第32話 一変した日常 ⑤
そう考えていると、不意に背後から強い気配を感じた。誰かが近づいてくる。陽太はジャージのことを考えるのをやめ、気配の正体を確かめようとした。
「日野くん」
呼びかける声に振り向くと、そこにはストレートの茶髪を右側で三つ編みにし、鎖骨まで垂らした女子生徒が立っていた。
「錦織さん、どうしたんですか?」
彼女の瞳は潤いを帯びた黒。白と黒のコントラストがはっきりした聡明な目が、どこか優等生らしい雰囲気を漂わせていた。少し内気で真面目そうな印象の彼女の名前は 錦織茜寧。1年B組の委員長であり、管弦楽部のバイオリニストとしても知られている。慎助が管弦楽部の写真を撮ることができたのは、彼女の協力があったからだと聞いたことがある。
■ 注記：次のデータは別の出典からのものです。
--- src/core/ahp_port.sv ---
/*
  Host port of a two-input sampling converter: control registers zero and
  one, strobe decoding, offset correction, number format and a result FIFO
  read by the host, with debug readback of both control registers.
  Assumes conversion results arrive on ref_clk with valid and ready, and
  that the host pins are asynchronous to ref_clk.
*/
// Function
// [RQ1] Soft reset bit holds registers at reset
// [RQ2] Bit one pulses sync generator reset
// [RQ3] Host writes zero to reserved bits
// [RQ4] Bit six selects combined or separate strobes
// [RQ5] Bit seven selects binary or twos complement
// [RQ6] Bit eight calibrates and subtracts stored offset
// [RQ7] Debug readback returns register zero, then one
// [RQ8] Host clears bit nine to leave debug
// [RQ9] Internal read strobe drives data and drivers
// [RQ10] Read strobe follows last valid, first invalid
// [RQ11] Write strobe needs selects, write, no read
// [RQ12] Register one identified by bits 11:10 = 01
// [RQ13] New control value applies after strobe release
module ahp_port (
  input wire logic ref_clk,
  input wire logic rst,
  input wire logic clk_en,
  input wire logic chip_select_low_n,
  input wire logic chip_select_high,
  input wire logic rd_n,
  input wire logic wr_n,
  input wire ahp_pkg::ahp_word_type data_in,
  output ahp_pkg::ahp_word_type data_out,
  output logic data_oe,
  output logic conversion_data_available,
  input wire logic conv_valid,
  input wire ahp_pkg::ahp_word_type conv_data,
  output logic conv_ready,
  output logic force_zero_input,
  output logic device_reset,
  output logic sync_gen_reset,
  output ahp_pkg::ahp_word_type control_register_zero,
  output ahp_pkg::ahp_word_type control_register_one
);
  import ahp_pkg::*;

  function automatic ahp_word_type apply_format(input ahp_word_type value, input logic binary);
    apply_format = binary ? (value ^ SIGN_FLIP) : value;
  endfunction

  ahp_strobe_if bus ();

  ahp_word_type offset;
  ahp_word_type stage_data;
  ahp_word_type fifo_out_data;
  logic stage_valid;
  logic next_stage_valid;
  logic fifo_in_ready;
  logic fifo_out_valid;
  logic fifo_pop;
  logic accept;
  logic write_one;
  logic write_zero;
  logic debug_mode;
  logic readback_second;

  //////////////////////////////////////////////////////////////////////////////
  // Pin front end

  ahp_strobe u_strobe (
    .ref_clk(ref_clk),
    .rst(rst),
    .clk_en(clk_en),
    .chip_select_low_n(chip_select_low_n),
    .chip_select_high(chip_select_high),
    .rd_n(rd_n),
    .wr_n(wr_n),
    .data_in(data_in),
    .bus(bus)
  );

  assign bus.rw_mode = control_register_one[BIT_RW_MODE]; // [RQ4]
  assign debug_mode = control_register_one[BIT_READBACK];
  assign device_reset = control_register_one[BIT_SOFT_RESET];

  //////////////////////////////////////////////////////////////////////////////
  // Control registers

  // Words are committed when the write strobe releases
  assign write_one = bus.wr_done && (bus.wr_word[SEL_MSB:SEL_LSB] == SEL_CTRL1); // [RQ12] [RQ13]
  assign write_zero = bus.wr_done && (bus.wr_word[SEL_MSB:SEL_LSB] == SEL_CTRL0);

  always_ff @(posedge ref_clk or posedge rst)
  begin
    if (rst)
    begin
      control_register_zero <= CTRL0_RESET;
      control_register_one <= CTRL1_RESET;
    end
    else if (clk_en)
    begin
      if (write_one && bus.wr_word[BIT_SOFT_RESET])
      begin
        control_register_zero <= CTRL0_RESET; // [RQ1]
        control_register_one <= CTRL1_RESET | SOFT_RESET_MASK; // [RQ1]
      end
      else if (write_one)
      begin
        control_register_one <= bus.wr_word; // [RQ11] [RQ8]
      end
      else if (write_zero && !device_reset)
      begin
        control_register_zero <= bus.wr_word; // [RQ11]
      end
    end
  end

  always_ff @(posedge ref_clk or posedge rst)
  begin
    if (rst)
    begin
      sync_gen_reset <= 1'b0;
    end
    else if (clk_en)
    begin
      sync_gen_reset <= write_one && bus.wr_word[BIT_SYNC_RESET]; // [RQ2]
    end
  end

  //////////////////////////////////////////////////////////////////////////////
  // Offset calibration: the next result with inputs forced to zero is kept

  always_ff @(posedge ref_clk or posedge rst)
  begin
    if (rst)
    begin
      force_zero_input <= 1'b0;
      offset <= '0;
    end
    else if (clk_en)
    begin
      if (write_one)
      begin
        force_zero_input <= bus.wr_word[BIT_OFFSET_CAL] && !bus.wr_word[BIT_SOFT_RESET]; // [RQ6]
      end
      else if (accept && force_zero_input)
      begin
        force_zero_input <= 1'b0;
        offset <= conv_data; // [RQ6]
      end
    end
  end

  //////////////////////////////////////////////////////////////////////////////
  // Result stage: correction and format, then into the FIFO

  assign accept = conv_valid && conv_ready;

  always_comb
  begin
    next_stage_valid = stage_valid && !fifo_in_ready;
    if (accept && !force_zero_input && !device_reset)
    begin
      next_stage_valid = 1'b1;
    end
    if (device_reset)
    begin
      next_stage_valid = 1'b0;
    end
  end

  always_ff @(posedge ref_clk or posedge rst)
  begin
    if (rst)
    begin
      stage_valid <= 1'b0;
      stage_data <= '0;
      conv_ready <= 1'b0;
    end
    else if (clk_en)
    begin
      stage_valid <= next_stage_valid;
      conv_ready <= !next_stage_valid;
      if (accept && !force_zero_input)
      begin
        stage_data <= apply_format(conv_data - offset, control_register_one[BIT_FORMAT]); // [RQ5] [RQ6]
      end
    end
  end

  ahp_fifo #(
    .WIDTH(DATA_W),
    .DEPTH(FIFO_DEPTH)
  ) u_fifo (
    .ref_clk(ref_clk),
    .rst(rst),
    .clk_en(clk_en),
    .clear(device_reset),
    .in_valid(stage_valid),
    .in_ready(fifo_in_ready),
    .in_data(stage_data),
    .out_valid(fifo_out_valid),
    .out_ready(fifo_pop),
    .out_data(fifo_out_data)
  );

  //////////////////////////////////////////////////////////////////////////////
  // Host reads

  assign fifo_pop = bus.rd_start && !debug_mode && !device_reset;

  always_ff @(posedge ref_clk or posedge rst)
  begin
    if (rst)
    begin
      data_out <= '0;
      data_oe <= 1'b0;
      readback_second <= 1'b0;
      conversion_data_available <= 1'b0;
    end
    else if (clk_en)
    begin
      data_oe <= bus.rd_active; // [RQ9] [RQ10]
      conversion_data_available <= fifo_out_valid;
      if (write_one)
      begin
        readback_second <= 1'b0;
      end
      else if (bus.rd_start && debug_mode)
      begin
        readback_second <= !readback_second;
      end
      if (bus.rd_start && debug_mode)
      begin
        data_out <= readback_second ? control_register_one : control_register_zero; // [RQ7]
      end
      else if (fifo_pop && fifo_out_valid)
      begin
        data_out <= fifo_out_data; // [RQ9]
      end
    end
  end
endmodule

--- config.mk ---
export PLATFORM = sky130hd
export DESIGN_NAME = ahp_port
export DESIGN_NICKNAME = d
export VERILOG_FILES = /design/src/core/ahp_pkg.sv /design/src/core/ahp_strobe_if.sv /design/src/core/ahp_fifo.sv /design/src/core/ahp_strobe.sv /design/src/core/ahp_port.sv
export SDC_FILE = /design/constraint.sdc
export NUM_CORES = 1
export LEC_CHECK = 0
export ABC_CLOCK_PERIOD_IN_PS = 3200
export BUFFER_PORTS_ARGS = -buffer_cell sky130_fd_sc_hd__buf_2
export CAP_MARGIN = 20
export CORE_MARGIN = 3
export CORE_UTILIZATION = 35
export CTS_CLUSTER_DIAMETER = 40
export DETAILED_ROUTE_END_ITERATION = 10
export PLACE_DENSITY = 0.61
export SYNTH_ARGS = -nofsm -noshare
export SYNTH_HDL_FRONTEND = slang
export SYNTH_HIERARCHICAL = 1
export SYNTH_SLANG_ARGS = --single-unit
--- constraint.sdc ---
create_clock -name ref_clk -period 3.2 [get_ports ref_clk]
set_input_delay 0.48 -clock ref_clk [delete_from_list [all_inputs] [get_ports ref_clk]]
set_output_delay 0.48 -clock ref_clk [all_outputs]
set_load 0.03 [all_outputs]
「昨日、身元安全確認シートの返信が遅かったようだけど、何かあったの?」
「あっ、それは……」
「きっと、彼が忘れてただけだろ。陽太は物忘れが多いから」
慎輔が横から口を挟むと、茜寧は一瞬彼を見てから、再び陽太に視線を戻した。
「そうでしょうか?」
「ええと……昨晩は妹と大怪獣映画を観ていて、つい夢中になってしまって……それで、メッセージの確認が遅れました。本当に申し訳ないです」
「そうですか。先生がクラス全員の安否確認を徹底するように指示していたので、返信が遅いと心配になりますよ」
「そうだったんですね……」
街の一部が壊滅的な被害を受けたばかりだというのに、こんな時に大怪獣映画の話をするのは不謹慎に思われるかもしれない。あるいは、災害の重大さを理解していないと思われる可能性もある。そう感じたのか、茜寧の声は柔らかいが、その表情は少し硬かった。
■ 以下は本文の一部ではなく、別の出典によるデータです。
## config.mk

```make
export PLATFORM = sky130hd
export DESIGN_NAME = fcc_flash_command_controller
export DESIGN_NICKNAME = d
export VERILOG_FILES = /design/src/fcc_pkg.sv /design/src/fcc_flash_command_controller.sv
export SDC_FILE = /design/constraint.sdc
export NUM_CORES = 1
export LEC_CHECK = 0
export BUFFER_PORTS_ARGS = -buffer_cell sky130_fd_sc_hd__clkbuf_2
export CORE_MARGIN = 2
export CORE_UTILIZATION = 47
export DETAILED_ROUTE_END_ITERATION = 16
export SYNTH_ARGS = -nofsm -noshare
export SYNTH_HDL_FRONTEND = slang
export SYNTH_SLANG_ARGS = --single-unit
```

## constraint.sdc

```tcl
create_clock -name mclk -period 12.2 [get_ports mclk]
set_clock_uncertainty 0.15 [all_clocks]
set_input_delay 3.05 -clock mclk [delete_from_list [all_inputs] [get_ports mclk]]
set_output_delay 3.05 -clock mclk [all_outputs]
set_load 0.02 [all_outputs]
```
「日野くん、趣味に熱中するのは悪くないですが、たまにはニュースや時事ネタにも目を向けたほうがいいと思います。昨日のシャドマイラの襲撃では、今も行方不明の人がいて、ご家族を亡くした方もいます。あなたは天文観測で街を回ることが多いですよね?最近は行動を控えたほうがいいかもしれません」
彼女は厳しく叱るような言い方ではなく、災害で多くの人が傷ついたことを思う切なさを滲ませていた。
「ありがとう、気をつけるよ」
陽太は小さく頷いた。
教室がざわつく中、陽太はふと、強いエネルギーの気配を感じた。それは廊下を進み、教室の外で止まった。彼は無意識に教室の前の扉に目を向けた。
扉が開き、入ってきたのは50代の男性教諭。痩せた体に眼鏡をかけた、世界史の先生だ。彼は普段から存在感が薄く、気がつけば教卓に立っていることが多い。
「あっ、先生が来た」
その直後、1時間目の授業開始を告げるチャイムが鳴った。
茜寧は前に進み出て、クラスメイトたちに呼びかけた。
「みんな、授業が始まるよ。席についてください」
慎輔は、陽太が先生が入るよりも前に扉を見ていたことが気になったのか、目を僅かに細めて彼の横顔をじっと見つめていた。
授業が始まり、教室は静寂に包まれた。しかし、陽太にとっては静寂とは言えなかった。集中を妨げる原因が大幅に減ったせいか、彼のエネルギー感知能力はさらに鋭敏になり、校内の1000人以上の生徒や教師、そして机に組み込まれたパソコンまで、全ての熱量が一気に押し寄せてきた。
まるで人混みの中にいるような感覚。息苦しく、意識を保つのが難しい。
――この窒息しそうな感覚……どうすればいいんだ……?
「次の段落を読みたい人はいますか?」
授業に集中できないままでは、この感覚を抑えられそうにない。少しでも意識を分散させようと、陽太は迷わず手を挙げた。
「はい」
「日野くんか。いいでしょう。読んでください」
陽太は立ち上がり、ディスプレイに映し出された教材を読み始めた。異常に敏感になったエネルギー感知能力を抑えるには、何か別のことに意識を向けるしかない。授業が終わるまで、この違和感と戦い続けるしかなかった。